Flow control dates to the 20th century. As far back as 1992, the U.S. Congress directed a review of flow control regarding municipal solid waste management.
Then, the Environmental Protection Agency (EPA) oversaw:
- Reviewing and comparing states with and without flow control authority;
- Identifying the impact of flow controls on human health and the environment; and
- Describing the impacts of flow control on the growth of local and state waste management capacity and the accomplishment of local and state goals identified for source minimization, recycling, and reuse
In 1995, the EPA submitted a report to the United States Congress on how flow control represents an efficient and effective tool for every local government to plan, fund, and manage waste management arrangements.

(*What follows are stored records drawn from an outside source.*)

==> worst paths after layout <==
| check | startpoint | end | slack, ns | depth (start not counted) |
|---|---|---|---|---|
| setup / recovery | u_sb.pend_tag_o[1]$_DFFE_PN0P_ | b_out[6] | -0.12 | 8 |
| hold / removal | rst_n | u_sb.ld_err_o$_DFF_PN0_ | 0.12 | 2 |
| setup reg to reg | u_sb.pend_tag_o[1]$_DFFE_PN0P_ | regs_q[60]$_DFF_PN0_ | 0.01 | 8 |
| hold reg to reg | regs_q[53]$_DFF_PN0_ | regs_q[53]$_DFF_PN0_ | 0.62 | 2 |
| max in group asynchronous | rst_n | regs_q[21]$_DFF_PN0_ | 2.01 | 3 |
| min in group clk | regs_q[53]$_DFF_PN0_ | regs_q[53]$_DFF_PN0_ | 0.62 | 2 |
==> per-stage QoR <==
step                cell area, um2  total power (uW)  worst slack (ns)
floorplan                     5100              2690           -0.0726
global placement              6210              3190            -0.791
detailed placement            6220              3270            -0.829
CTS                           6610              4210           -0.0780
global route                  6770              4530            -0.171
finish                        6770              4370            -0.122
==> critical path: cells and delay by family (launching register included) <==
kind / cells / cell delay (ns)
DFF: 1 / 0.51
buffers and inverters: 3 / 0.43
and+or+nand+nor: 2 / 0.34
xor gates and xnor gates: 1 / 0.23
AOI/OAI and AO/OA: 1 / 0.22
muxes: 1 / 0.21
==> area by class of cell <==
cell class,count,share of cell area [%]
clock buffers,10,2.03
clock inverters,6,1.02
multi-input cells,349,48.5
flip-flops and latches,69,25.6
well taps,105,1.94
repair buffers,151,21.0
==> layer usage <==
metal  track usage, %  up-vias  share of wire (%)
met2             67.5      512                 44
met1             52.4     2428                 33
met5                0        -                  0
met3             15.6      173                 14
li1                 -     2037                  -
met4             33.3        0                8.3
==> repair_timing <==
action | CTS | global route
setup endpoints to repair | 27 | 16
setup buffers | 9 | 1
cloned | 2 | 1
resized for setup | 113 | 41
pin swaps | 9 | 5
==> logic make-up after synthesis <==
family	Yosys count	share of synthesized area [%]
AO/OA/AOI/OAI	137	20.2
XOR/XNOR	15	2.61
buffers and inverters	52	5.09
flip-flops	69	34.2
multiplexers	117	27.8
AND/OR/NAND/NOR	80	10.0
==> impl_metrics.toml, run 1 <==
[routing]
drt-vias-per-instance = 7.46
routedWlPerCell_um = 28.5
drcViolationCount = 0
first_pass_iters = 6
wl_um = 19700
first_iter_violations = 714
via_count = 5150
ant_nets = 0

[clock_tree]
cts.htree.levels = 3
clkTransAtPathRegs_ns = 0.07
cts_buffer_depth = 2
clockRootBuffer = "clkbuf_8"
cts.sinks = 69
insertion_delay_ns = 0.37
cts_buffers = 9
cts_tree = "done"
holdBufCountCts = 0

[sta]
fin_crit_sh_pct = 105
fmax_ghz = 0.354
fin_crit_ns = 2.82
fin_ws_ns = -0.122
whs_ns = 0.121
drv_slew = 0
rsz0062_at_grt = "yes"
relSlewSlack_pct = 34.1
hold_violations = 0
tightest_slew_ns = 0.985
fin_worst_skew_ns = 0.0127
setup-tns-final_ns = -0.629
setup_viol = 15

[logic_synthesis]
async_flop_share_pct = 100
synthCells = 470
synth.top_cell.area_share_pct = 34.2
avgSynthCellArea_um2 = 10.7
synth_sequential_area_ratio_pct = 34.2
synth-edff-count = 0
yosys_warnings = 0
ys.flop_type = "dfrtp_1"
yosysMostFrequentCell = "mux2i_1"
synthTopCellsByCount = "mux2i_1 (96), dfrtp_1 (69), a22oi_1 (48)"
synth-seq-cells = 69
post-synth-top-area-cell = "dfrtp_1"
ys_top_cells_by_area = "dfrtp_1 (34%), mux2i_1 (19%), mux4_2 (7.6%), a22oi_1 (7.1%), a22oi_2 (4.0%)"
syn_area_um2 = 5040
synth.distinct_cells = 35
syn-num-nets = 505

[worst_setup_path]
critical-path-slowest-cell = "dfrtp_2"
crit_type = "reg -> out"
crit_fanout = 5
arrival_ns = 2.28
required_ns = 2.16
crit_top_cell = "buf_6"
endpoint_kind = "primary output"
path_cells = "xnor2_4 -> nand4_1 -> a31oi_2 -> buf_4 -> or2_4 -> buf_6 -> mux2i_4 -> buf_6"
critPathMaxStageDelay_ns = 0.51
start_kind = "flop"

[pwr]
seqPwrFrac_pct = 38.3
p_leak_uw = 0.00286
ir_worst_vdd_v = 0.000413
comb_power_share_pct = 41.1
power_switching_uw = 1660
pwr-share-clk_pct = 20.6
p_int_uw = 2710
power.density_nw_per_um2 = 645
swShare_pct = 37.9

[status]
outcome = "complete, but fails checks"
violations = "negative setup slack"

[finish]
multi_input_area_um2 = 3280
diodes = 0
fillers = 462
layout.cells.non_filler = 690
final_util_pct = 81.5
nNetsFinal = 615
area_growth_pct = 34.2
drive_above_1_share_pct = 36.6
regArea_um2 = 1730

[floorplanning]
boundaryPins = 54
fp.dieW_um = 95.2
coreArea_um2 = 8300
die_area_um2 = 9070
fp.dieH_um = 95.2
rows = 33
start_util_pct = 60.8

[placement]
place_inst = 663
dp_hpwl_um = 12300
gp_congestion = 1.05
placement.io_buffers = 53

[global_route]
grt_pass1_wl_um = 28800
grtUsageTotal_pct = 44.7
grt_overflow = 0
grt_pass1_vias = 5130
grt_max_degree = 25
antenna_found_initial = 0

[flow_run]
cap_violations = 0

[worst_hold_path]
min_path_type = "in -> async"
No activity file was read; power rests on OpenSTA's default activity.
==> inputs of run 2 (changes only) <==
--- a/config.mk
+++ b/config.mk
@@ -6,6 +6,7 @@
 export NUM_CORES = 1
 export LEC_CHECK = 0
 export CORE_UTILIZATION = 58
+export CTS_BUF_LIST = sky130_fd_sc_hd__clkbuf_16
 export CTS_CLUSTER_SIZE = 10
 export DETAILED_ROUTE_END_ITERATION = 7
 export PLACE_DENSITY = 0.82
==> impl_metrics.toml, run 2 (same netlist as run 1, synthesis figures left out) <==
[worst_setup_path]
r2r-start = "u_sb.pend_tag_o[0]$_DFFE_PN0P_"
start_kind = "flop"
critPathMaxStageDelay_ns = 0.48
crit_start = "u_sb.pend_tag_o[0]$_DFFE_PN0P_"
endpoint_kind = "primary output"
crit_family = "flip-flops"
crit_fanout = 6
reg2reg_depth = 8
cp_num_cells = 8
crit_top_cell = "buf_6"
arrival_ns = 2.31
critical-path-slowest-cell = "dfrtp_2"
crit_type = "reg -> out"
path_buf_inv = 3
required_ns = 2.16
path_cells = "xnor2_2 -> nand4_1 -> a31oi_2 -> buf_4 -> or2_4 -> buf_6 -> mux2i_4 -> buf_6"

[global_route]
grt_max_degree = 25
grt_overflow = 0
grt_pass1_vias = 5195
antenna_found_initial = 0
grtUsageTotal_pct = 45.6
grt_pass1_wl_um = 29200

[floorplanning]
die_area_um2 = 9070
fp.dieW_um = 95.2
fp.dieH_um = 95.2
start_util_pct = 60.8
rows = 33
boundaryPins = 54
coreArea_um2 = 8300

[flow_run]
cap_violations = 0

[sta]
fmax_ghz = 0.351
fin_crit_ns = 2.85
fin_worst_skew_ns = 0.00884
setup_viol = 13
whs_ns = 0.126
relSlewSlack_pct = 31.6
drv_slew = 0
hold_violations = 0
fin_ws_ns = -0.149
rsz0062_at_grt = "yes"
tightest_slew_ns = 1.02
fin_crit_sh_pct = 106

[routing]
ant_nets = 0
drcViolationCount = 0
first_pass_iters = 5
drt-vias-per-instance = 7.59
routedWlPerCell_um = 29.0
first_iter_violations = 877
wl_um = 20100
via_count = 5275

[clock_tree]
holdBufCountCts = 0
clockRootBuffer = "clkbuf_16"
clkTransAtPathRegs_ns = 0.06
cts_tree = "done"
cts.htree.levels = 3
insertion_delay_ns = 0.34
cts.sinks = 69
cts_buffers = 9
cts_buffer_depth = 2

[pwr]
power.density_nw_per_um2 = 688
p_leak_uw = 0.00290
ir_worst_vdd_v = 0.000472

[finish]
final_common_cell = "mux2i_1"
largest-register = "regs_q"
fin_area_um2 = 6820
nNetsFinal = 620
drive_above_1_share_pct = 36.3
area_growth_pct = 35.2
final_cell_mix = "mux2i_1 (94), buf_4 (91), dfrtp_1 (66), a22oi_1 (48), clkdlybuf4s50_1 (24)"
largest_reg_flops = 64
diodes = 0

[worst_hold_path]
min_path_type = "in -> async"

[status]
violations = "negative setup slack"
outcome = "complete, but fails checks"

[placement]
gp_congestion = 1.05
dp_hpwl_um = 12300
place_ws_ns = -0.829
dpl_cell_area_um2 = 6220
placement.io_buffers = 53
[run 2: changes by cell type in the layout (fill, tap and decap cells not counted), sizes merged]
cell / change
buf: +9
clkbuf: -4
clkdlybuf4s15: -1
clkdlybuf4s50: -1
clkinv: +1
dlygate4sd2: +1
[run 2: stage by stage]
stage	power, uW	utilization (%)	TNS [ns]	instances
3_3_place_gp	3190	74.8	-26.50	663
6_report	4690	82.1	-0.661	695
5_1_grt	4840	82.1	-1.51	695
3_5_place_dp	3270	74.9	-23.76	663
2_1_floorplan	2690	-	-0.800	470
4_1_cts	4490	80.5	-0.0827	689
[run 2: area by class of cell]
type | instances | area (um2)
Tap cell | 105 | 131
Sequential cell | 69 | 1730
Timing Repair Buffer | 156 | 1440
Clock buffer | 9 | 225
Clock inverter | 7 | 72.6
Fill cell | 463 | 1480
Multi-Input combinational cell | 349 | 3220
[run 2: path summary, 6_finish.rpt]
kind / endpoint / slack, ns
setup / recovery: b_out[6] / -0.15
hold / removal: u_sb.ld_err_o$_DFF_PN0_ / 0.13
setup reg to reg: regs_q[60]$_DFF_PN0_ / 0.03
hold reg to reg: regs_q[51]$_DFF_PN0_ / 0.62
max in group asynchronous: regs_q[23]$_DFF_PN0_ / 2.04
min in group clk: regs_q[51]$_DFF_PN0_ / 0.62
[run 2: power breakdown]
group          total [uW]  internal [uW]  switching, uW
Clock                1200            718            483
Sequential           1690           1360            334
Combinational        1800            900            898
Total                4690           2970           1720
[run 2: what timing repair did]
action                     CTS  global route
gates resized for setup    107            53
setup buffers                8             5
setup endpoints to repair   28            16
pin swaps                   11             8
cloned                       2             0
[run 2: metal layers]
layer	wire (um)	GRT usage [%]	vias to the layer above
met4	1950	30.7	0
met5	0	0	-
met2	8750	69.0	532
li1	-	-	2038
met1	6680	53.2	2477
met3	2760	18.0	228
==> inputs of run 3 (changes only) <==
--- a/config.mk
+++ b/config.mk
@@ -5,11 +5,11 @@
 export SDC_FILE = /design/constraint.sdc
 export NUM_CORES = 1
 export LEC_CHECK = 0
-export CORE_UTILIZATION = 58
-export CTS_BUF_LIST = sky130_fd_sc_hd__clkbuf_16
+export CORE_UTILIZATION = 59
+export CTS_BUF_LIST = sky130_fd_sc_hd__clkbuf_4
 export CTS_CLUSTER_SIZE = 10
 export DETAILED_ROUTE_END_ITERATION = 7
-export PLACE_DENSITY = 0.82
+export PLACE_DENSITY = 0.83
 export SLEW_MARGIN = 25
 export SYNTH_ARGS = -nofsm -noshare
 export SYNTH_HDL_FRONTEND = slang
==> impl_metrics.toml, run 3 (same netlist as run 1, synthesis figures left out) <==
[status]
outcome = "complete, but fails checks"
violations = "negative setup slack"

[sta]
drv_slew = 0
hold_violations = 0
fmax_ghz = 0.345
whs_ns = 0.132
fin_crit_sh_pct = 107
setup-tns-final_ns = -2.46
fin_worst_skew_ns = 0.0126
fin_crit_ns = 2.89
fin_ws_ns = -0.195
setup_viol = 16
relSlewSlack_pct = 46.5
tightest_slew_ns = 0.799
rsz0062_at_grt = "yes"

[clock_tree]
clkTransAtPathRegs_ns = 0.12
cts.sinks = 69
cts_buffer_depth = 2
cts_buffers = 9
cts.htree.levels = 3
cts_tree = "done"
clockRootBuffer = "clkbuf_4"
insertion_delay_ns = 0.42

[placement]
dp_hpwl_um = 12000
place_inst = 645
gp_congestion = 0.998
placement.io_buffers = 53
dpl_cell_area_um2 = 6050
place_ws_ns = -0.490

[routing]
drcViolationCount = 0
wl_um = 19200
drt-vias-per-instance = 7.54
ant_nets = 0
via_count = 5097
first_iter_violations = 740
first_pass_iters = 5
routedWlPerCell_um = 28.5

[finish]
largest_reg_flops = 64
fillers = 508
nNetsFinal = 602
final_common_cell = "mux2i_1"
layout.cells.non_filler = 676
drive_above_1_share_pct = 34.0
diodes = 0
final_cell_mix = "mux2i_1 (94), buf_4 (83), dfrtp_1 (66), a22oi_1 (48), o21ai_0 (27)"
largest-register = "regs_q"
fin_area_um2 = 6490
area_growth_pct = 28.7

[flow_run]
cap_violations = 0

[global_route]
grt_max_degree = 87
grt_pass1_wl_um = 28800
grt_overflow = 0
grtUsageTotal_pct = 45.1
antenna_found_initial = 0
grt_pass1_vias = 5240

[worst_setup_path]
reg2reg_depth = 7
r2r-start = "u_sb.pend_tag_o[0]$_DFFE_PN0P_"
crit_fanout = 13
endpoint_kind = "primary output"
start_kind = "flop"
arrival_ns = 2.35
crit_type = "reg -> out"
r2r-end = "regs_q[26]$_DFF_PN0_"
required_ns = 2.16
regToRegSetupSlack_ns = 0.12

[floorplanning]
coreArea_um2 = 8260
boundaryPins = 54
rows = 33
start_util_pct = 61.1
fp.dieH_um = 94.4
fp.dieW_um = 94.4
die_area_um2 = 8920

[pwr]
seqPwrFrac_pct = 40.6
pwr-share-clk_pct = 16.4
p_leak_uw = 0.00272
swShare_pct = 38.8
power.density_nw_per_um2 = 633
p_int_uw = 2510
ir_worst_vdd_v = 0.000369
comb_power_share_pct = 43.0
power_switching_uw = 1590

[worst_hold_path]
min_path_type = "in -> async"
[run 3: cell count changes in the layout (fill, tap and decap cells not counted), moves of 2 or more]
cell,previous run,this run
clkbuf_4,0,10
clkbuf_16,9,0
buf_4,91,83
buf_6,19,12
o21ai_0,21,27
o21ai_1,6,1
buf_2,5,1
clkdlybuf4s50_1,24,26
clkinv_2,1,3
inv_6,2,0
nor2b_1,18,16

In correcting misconceptions about flow controls, the EPA added that the protection of human health and the environment has to do with the implementation and enforcement of environmental regulations. It stated that the existence of flow control measures might not have the desired effects. And that flow control may not be essential for achieving U.S. recycling goals or the development of MSW management capacity.
The Report gave a national perspective on flow control. It concluded that state and local jurisdictions’ needs and objectives might differ significantly from a national viewpoint.
And that factors such as local waste generation rates, market, and financial conditions, demographics, the local economy, and local waste production rates affect how we plan and implement local waste management systems.
On its part, NSWMA opposes flow control. The government should not stop the movement, and transfer of solid waste as such restrictions will result in increased costs. Flow control remains anti-competitive.
Local waste companies and waste generators challenge this because they believe that such government measures can adversely affect solid waste haulers who prefer to choose from competitive facilities based on cost and service.